In high-income countries, we take it for granted, if
we think of it at all, that iodized salt is widely available to protect us from
thyroid malfunction and mental retardation, and that the flour in our bread is
enriched with iron and vitamins. But this kind of nutritional safety net does
not yet exist in most developing countries.
While in high-income countries we
can compensate for nutritional shortfalls with pills, in developing countries,
where vegetable or animal food sources are often scarce, neither the market
economy nor the health delivery system has found an effective way to deliver
supplements to those most in need.
Lack of vitamins and minerals can be
devastating. In the next 12 months, economic development specialists estimate:
• 1 million children below the age of 5 will die in large part due to a lack of vitamin A; • 50,000 women will die
during or soon after childbirth from iron deficiency anemia;
• 19 million infants will be born with impaired mental capacity due to a lack of iodine in salt; • as many as 100,000
children will be born with preventable physical defects such as spina
bifida because their mothers had too little folic acid in their diets
before conception.
Meanwhile, malnourished adults will cost the global
economy approximately $6 billion in poor work performance.

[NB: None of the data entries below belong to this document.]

==> config.mk <==
export PLATFORM = sky130hd
export DESIGN_NAME = fp_mul_r256
export DESIGN_NICKNAME = d
export VERILOG_FILES = /design/src/rtl/fp_mul_r256.sv
export SDC_FILE = /design/constraint.sdc
export NUM_CORES = 2
export LEC_CHECK = 0
export ABC_CLOCK_PERIOD_IN_PS = 17200
export BUFFER_PORTS_ARGS = -buffer_cell sky130_fd_sc_hd__buf_2
export CAP_MARGIN = 20
export CORE_ASPECT_RATIO = 0.75
export CORE_MARGIN = 2
export CORE_UTILIZATION = 30
export DETAILED_ROUTE_END_ITERATION = 16
export GPL_TIMING_DRIVEN = 0
export PLACE_DENSITY = 0.43
export SYNTH_ARGS = -nofsm -noshare
export SYNTH_HDL_FRONTEND = slang
export SYNTH_SLANG_ARGS = --single-unit
==> constraint.sdc <==
create_clock -name clk -period 17.2 [get_ports clk]
set_input_delay 2.58 -clock clk [delete_from_list [all_inputs] [get_ports clk]]
set_output_delay 2.58 -clock clk [all_outputs]
set_load 0.02 [all_outputs]
==> src/rtl/fp_mul_r256.sv <==
module fp_mul_r256 #(
  parameter int MW = 48,
  parameter int EW = 15,
  parameter int DW = 8
) (
  input  logic                clk,
  input  logic                rst_n,
  input  logic                start,
  input  logic                rnd,
  input  logic [EW+MW:0]      a,
  input  logic [EW+MW:0]      b,
  output logic                busy,
  output logic                done,
  output logic [EW+MW:0]      y
);
  localparam int STEPS = MW / DW;
  localparam int CW    = $clog2(STEPS + 1);
  localparam int PW    = 2 * MW;
  localparam int OW    = 1 + EW + MW;

  logic [MW-1:0] mcand, mplier;
  logic [PW-1:0] acc_s, acc_c;
  logic [EW-1:0] ex;
  logic          sg, rnd_q, fin;
  logic [CW-1:0] cnt;

  logic [PW-1:0] mult, pp, prod;
  assign mult = {{(PW-MW){1'b0}}, mcand} * {{(PW-DW){1'b0}}, mplier[DW-1:0]};
  assign pp   = mult << (DW * cnt);
  assign prod = acc_s + acc_c;

  logic          hi, g, ov;
  logic [MW-1:0] m0, mr, mant;
  logic [EW-1:0] ey;
  assign hi   = prod[PW-1];
  assign m0   = hi ? prod[PW-1:MW] : prod[PW-2:MW-1];
  assign g    = hi ? prod[MW-1] : prod[MW-2];
  assign {ov, mr} = {1'b0, m0} + {{MW{1'b0}}, rnd_q & g};
  assign mant = ov ? {1'b1, {(MW-1){1'b0}}} : mr;
  assign ey   = ex - {{(EW-1){1'b0}}, ~hi} + {{(EW-1){1'b0}}, ov};

  always_ff @(posedge clk) begin
    if (!rst_n) begin
      busy <= 1'b0; done <= 1'b0; fin <= 1'b0; cnt <= '0;
      mcand <= '0; mplier <= '0; acc_s <= '0; acc_c <= '0;
      ex <= '0; sg <= 1'b0; rnd_q <= 1'b0; y <= '0;
    end else begin
      done <= 1'b0;
      if (!busy) begin
        if (start) begin
          busy   <= 1'b1;
          fin    <= 1'b0;
          cnt    <= '0;
          mcand  <= a[MW-1:0];
          mplier <= b[MW-1:0];
          acc_s  <= '0;
          acc_c  <= '0;
          ex     <= a[OW-2:MW] + b[OW-2:MW];
          sg     <= a[OW-1] ^ b[OW-1];
          rnd_q  <= rnd;
        end
      end else if (!fin) begin
        acc_s  <= acc_s ^ acc_c ^ pp;
        acc_c  <= ((acc_s & acc_c) | (acc_s & pp) | (acc_c & pp)) << 1;
        mplier <= mplier >> DW;
        cnt    <= cnt + 1'b1;
        fin    <= (cnt == CW'(STEPS - 1));
      end else begin
        y    <= {sg, ey, mant};
        done <= 1'b1;
        busy <= 1'b0;
        fin  <= 1'b0;
      end
    end
  end
endmodule

* Word-level counts from Yosys, hierarchy flattened
Index checks and enable logic that the tools add are counted.
Word-level totals: register bits 375, latch bits 0, memory bits (writable) 0, ROM bits 0, input bits 132, output and inout port bits 66, memories kept 0
Cells by class: add/subtract/negate cells 6, multiply operators 1, div/mod/pow operators 0, $lt $le $gt $ge 0, equal/unequal tests 2, shifts and indexed selects 1, mux-type cells 21, bitwise gates (word level) 11, reduce and logical (&&, ||, !) cells 5
Operator list (number):
- 96-bit two-way mux | 5
- 95-bit AND | 3
- 48-bit two-way mux | 5
- 96-bit bitwise XOR | 2
- 95-bit bitwise OR | 2
- 96-bit adder | 1
- 56-bit by 6-bit left shift with 96-bit output | 1
- 48-bit by 8-bit multiplier with 56-bit output | 1
- 48-bit by 1-bit adder with 49-bit output | 1
- 15-bit by 1-bit adder with 15-bit output | 1
- 15-bit adder | 1
- 15-bit by 1-bit subtractor with 15-bit output | 1
- 3-bit two-way mux | 3
- 1-bit two-way mux | 8
- 2-bit AND reduction | 4
- 3-bit by 1-bit adder with 3-bit output, second input constant | 1
- 3-bit equality test, second input constant | 1
- 2-bit != test, second input constant | 1
- 1-bit NOT | 2
- 2-bit nonzero test | 1
- 1-bit AND | 1
- 1-bit bitwise XOR | 1

* Logic depth before layout (Yosys ltp)
depth after elaboration 7, depth in mapped cells 46, gate-level depth less buffers 40

* Worst setup path after synthesis
OpenSTA, ideal clock, no wires.
path kind register to register, from register acc_s[35], to register y[62], library setup time 125 ps, arrival 8720 ps, required time 17075 ps, setup slack 8354 ps, cell stages (with the launch flop) 47, cells stage by stage dfxtp_1 > ha_1 > buf_2 > and4_4 > and2_1 > a22oi_1 > o211ai_2 > a22o_1 > o21a_1 > o21ai_1 > nand3_2 > inv_1 > clkbuf_1 > clkbuf_1 > clkbuf_1 > clkbuf_1 > buf_1 > nand2_1 > [11 not listed] > inv_1 > ha_1 > fa_1 > a21oi_1 > nor2_1 > nor2_1 > o21bai_1 > a21oi_1 > o21bai_1 > a21oi_1 > o21bai_1 > a21oi_1 > o21bai_1 > a21oi_1 > o21bai_1 > a21oi_1 > xnor2_1 > o21ai_0
On the way: longest elaborated chain between the ends 5
RTL lines:
- from (decl) | line 22 | logic [PW-1:0] acc_s, acc_c;
- from (signal assigned) | line 63 | acc_s <= acc_s ^ acc_c ^ pp;
- 96-bit adder * | line 30 | assign prod = acc_s + acc_c;
- 1-bit two-way mux | line 37 | assign g = hi ? prod[MW-1] : prod[MW-2];
- 1-bit AND | line 38 | assign {ov, mr} = {1'b0, m0} + {{MW{1'b0}}, rnd_q & g};
- 48-bit by 1-bit adder with 49-bit output | line 38
- 15-bit by 1-bit adder with 15-bit output * | line 40 | assign ey = ex - {{(EW-1){1'b0}}, ~hi} + {{(EW-1){1'b0}}, ov};
- to (signal assigned) | line 69 | y <= {sg, ey, mant};
- to (decl) | line 14 | output logic [EW+MW:0] y
Every way passes the cells marked *; elsewhere a longest branch is shown, timed or not. A chain may end at the register's enable or synchronous reset.

* Final worst setup path
from register acc_c[28], to register y[62]
On the way: longest elaborated chain between the ends 5
RTL lines:
- from (decl) | line 22
- from (signal assigned) | line 64 | acc_c <= ((acc_s & acc_c) | (acc_s & pp) | (acc_c & pp)) << 1;
- 96-bit adder * | line 30
- 1-bit two-way mux | line 37
- 1-bit AND | line 38
- 48-bit by 1-bit adder with 49-bit output | line 38
- 15-bit by 1-bit adder with 15-bit output * | line 40
Marks and branches as above.

==> flow_summary.ini <==
[clocking]
cts_setup_buffers = 0
clkSlewWorstSetupHoldPaths_ps = 60
cts_root_buf = clkbuf_16
clock_path_buffers = 3
ctsResizeCount = 0
h-tree-depth = 2
ctsHoldBuffers = 0
clk_latency_ps = 670
cts_sinks = 374
cts_inserted_buffers = 50
cts_tree = yes

[power]
power_density_nw_per_um2 = 67.4
p_clk_frac = 0.393
power.internal_w = 0.00184
p_leak_nw = 18.1
p_comb_frac = 0.284
swShare = 0.370
ir_worst_vdd_v = 0.0000689
p_sw_w = 0.00108
pwr-share-seq = 0.323

[placed_design]
portBuffers = 196
pre_cts_ws_ps = 3880
dpl-instance-area_um2 = 41600
place.gp.congestion = 0.943
hpwlAfterDp_mm = 125

[synth]
yosysSeqAreaShare = 0.195
ys_top_cells_by_area = dfxtp_1 20%, fa_1 19%, ha_1 6.6%
ys_warn_count = 0
synth_ff_type = dfxtp_1
async_flop_share = 0
synth_top_area_frac = 0.195
synthCells = 4890
synth_edf_count = 0
syn_area_um2 = 38400
ys_types = 100
yosysTopAreaCell = dfxtp_1
synth-seq-cells = 374
syn_nets = 5598
syn_avg_cell_area_um2 = 7.85

[die]
io_pins = 198
core_um2 = 127000
dieWidth_um = 417
die-area_um2 = 131000
start_util = 0.303
fp-row-count = 113
die_h_um = 314

[cells_and_area]
seq_area_um2 = 7490
syn_to_final_growth_pct = 13.0
final_cell_mix = 550 x nor2_1, 527 x inv_1, 511 x nand2_1
multi_input_area_um2 = 27900
drive_gt1_frac = 0.0705
final_common_cell = nor2_1
fin_nets = 5860
final_cell_area_um2 = 43400
nFillCells = 13600

[sta]
final_max_slew_viol_count = 0
clock.fmax_mhz = 72.5
slew_headroom = 0.209
setup_viol = 0
fin_crit_ps = 13780
worst_slew_pin_slew_ps = 1170
post-route-period-util = 0.801
fin_ws_ps = 3420
skew_ps = 25.4
finalSetupTns_ps = 0
final_hold_viol_count = 0
rsz0062_at_grt = false
hold_slack_ps = 442

[setup_path]
worst-r2r-cell-count = 45
critPathCaptureType = flip-flop
crit_top_cell = a21oi_1
timing.setup.critical_path_class = reg -> reg
critPathRequiredTime_ps = 17720
worst-path-max-fanout = 10
slowest_stage = nor4_2
cp.depth = 45
cp.arrival_ps = 14300
critPathBufInv = 8
critPathMaxStageDelay_ps = 920
critPathLaunchType = flip-flop
cp_top_family = compound AO/OA/AOI/OAI gates

[drt]
wl_met3_mm = 11.0
routed_via_density = 5.21
dr.first_iter.drc_count = 3085
ant_nets = 0
met1_length_mm = 79.8
wirelength_mm = 152
firstDrtPassIters = 5
num_vias = 35700
top_layer = met4
wl_per_cell_um = 22.2
wl_met2_mm = 59.3
remaining_drc_errors = 0

[global_routing]
grt_max_degree = 14
grt-ovfl-total = 0
grt_pass1_wl_mm = 230
track_usage = 0.232
grt_pass1_vias = 35200
antenna_found_initial = 5

[min_path]
hold_depth = 2
hold_class = reg -> reg

[run_status]
outcome = finished clean

[run]
cap_violations = 0
[synthesized netlist by cell type, drive strengths merged, types with 17 or more instances]
cell and n:
inv 530, dfxtp 374, o21bai 35, a21oi 458, o31ai 17, clkbuf 224
a211oi 75, nor2b 20, or3 20, o21ai 170, o21a 30, fa 372
o22ai 30, xnor2 108, mux2i 86, nor2 550, nor4 20, and3 33
nand2b 24, nand3 69, a22oi 58, nand2 512, nand4 64, a31oi 29
a21o 68, buf 32, nor3 66, o211ai 19, ha 204, mux2 21
xor2 49, and2 351
[worst paths after layout]
| kind | from | end | slack, ps |
|---|---|---|---|
| setup / recovery | acc_c[28] | y[62] | 3420 |
| setup reg to reg | acc_c[28] | y[62] | 3420 |
| hold reg to reg | y[39] | y[39] | 440 |
| hold / removal | y[39] | y[39] | 440 |
[cell type report]
cell class | count | share of cell area
antenna | 3 | 0.000173
buffer | 256 | 0.0226
clock buffer | 72 | 0.0340
clock inverter | 17 | 0.00620
inverter | 531 | 0.0459
multi-input combinational | 3729 | 0.644
sequential | 374 | 0.173
tap | 1667 | 0.0481
timing repair buffer | 210 | 0.0268
[registers in the layout (all words and copies together), names as in the netlist]
register and flops:
acc_s 96, acc_c 95, y 64, mcand 48, mplier 48, ex 15
cnt 3, busy 1, done 1, fin 1, rnd_q 1, sg 1
[stage by stage]
stage | utilization | cells | total power (W)
finish | 0.342 | 6859 | 0.00293
global route | 0.342 | 6856 | 0.00308
CTS | 0.342 | 6851 | 0.00295
detailed placement | 0.328 | 6762 | 0.00178
global placement | 0.327 | 6753 | 0.00178
floorplan | - | 4890 | 0.00144
[routing by layer]
metal,up-vias,track usage
met5,-,0
met4,0,0.0386
met3,100,0.0434
met2,1004,0.320
met1,17800,0.370
li1,16800,-
[power by group through the flow]
| stage | clock (W) | sequential [W] | combinational [W] |
|---|---|---|---|
| 2_1_floorplan | 0 | 0.000940 | 0.000502 |
| 3_3_place_gp | 0 | 0.000962 | 0.000816 |
| 3_5_place_dp | 0 | 0.000962 | 0.000818 |
| 4_1_cts | 0.00118 | 0.000943 | 0.000824 |
| 5_1_grt | 0.00122 | 0.000949 | 0.000915 |
| 6_report | 0.00115 | 0.000944 | 0.000832 |
[logic make-up (layout without fill, tap and decap cells)]
logic type | after synthesis | after routing | synth area share
flops | 374 | 374 | 0.195
other cells | 0 | 3 | 0
compound gates | 1104 | 1104 | 0.180
buf+inv | 787 | 1086 | 0.0775
xor+xnor | 157 | 157 | 0.0358
mux | 108 | 108 | 0.0292
fa+ha+maj | 576 | 576 | 0.260
simple gates | 1784 | 1784 | 0.222
[worst min-delay path, stage by stage, from the launching register on]
cell and delay (ps):
dfxtp_1 300, nand2_1 50, o21ai_1 50
Note: power is estimated with default switching activity, not from simulation.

In developing
economies, vitamin and mineral deficiencies are not just symptoms of poverty:
they are a direct cause of it.
The Global Alliance for Improved Nutrition
(GAIN), a Swiss foundation launched in 2003, fosters public-private-civil
society partnerships to help bring micronutrient-fortified foods to developing
countries. Our goal is to contribute to the improved nutritional status of at
least 600 million people in up to 40 developing countries by 2007. Business
leaders and philanthropists are in an excellent position to contribute to the
effort, by donating, engaging government authorities in dialogue and
participating in industry councils.
Diets and Development GAIN’s major donor is the Bill and Melinda Gates
Foundation. The United States Agency for International Development, the Canadian
International Development Agency and the Micronutrient Initiative provide
complementary resources. The governments of Germany, the Netherlands and Japan
have also pledged funds. The World Bank serves as GAIN’s financial
trustee.
To date, we have approved grants totaling $30 million to Bolivia,
China, Dominican Republic, Ivory Coast, Mali, Morocco, Pakistan, South Africa,
Uzbekistan and Vietnam. All of these countries have identified the foods that
even the poorest households consume regularly, and have forged alliances with
their leading local or multinational food industry companies to add specific
vitamins and minerals. They have also set up national alliances among such
partners as consumer organizations, the government and leading universities to
provide consumer education, product promotion, food quality control and program
evaluation.
We anticipate that our small investments will have a large
impact. In Vietnam, the Asian Development Bank estimates that $2 million a year
spent on better nutrition will lead to an annual increase of $74 million in
blue-collar productivity and of $177 million in heavy-labor productivity.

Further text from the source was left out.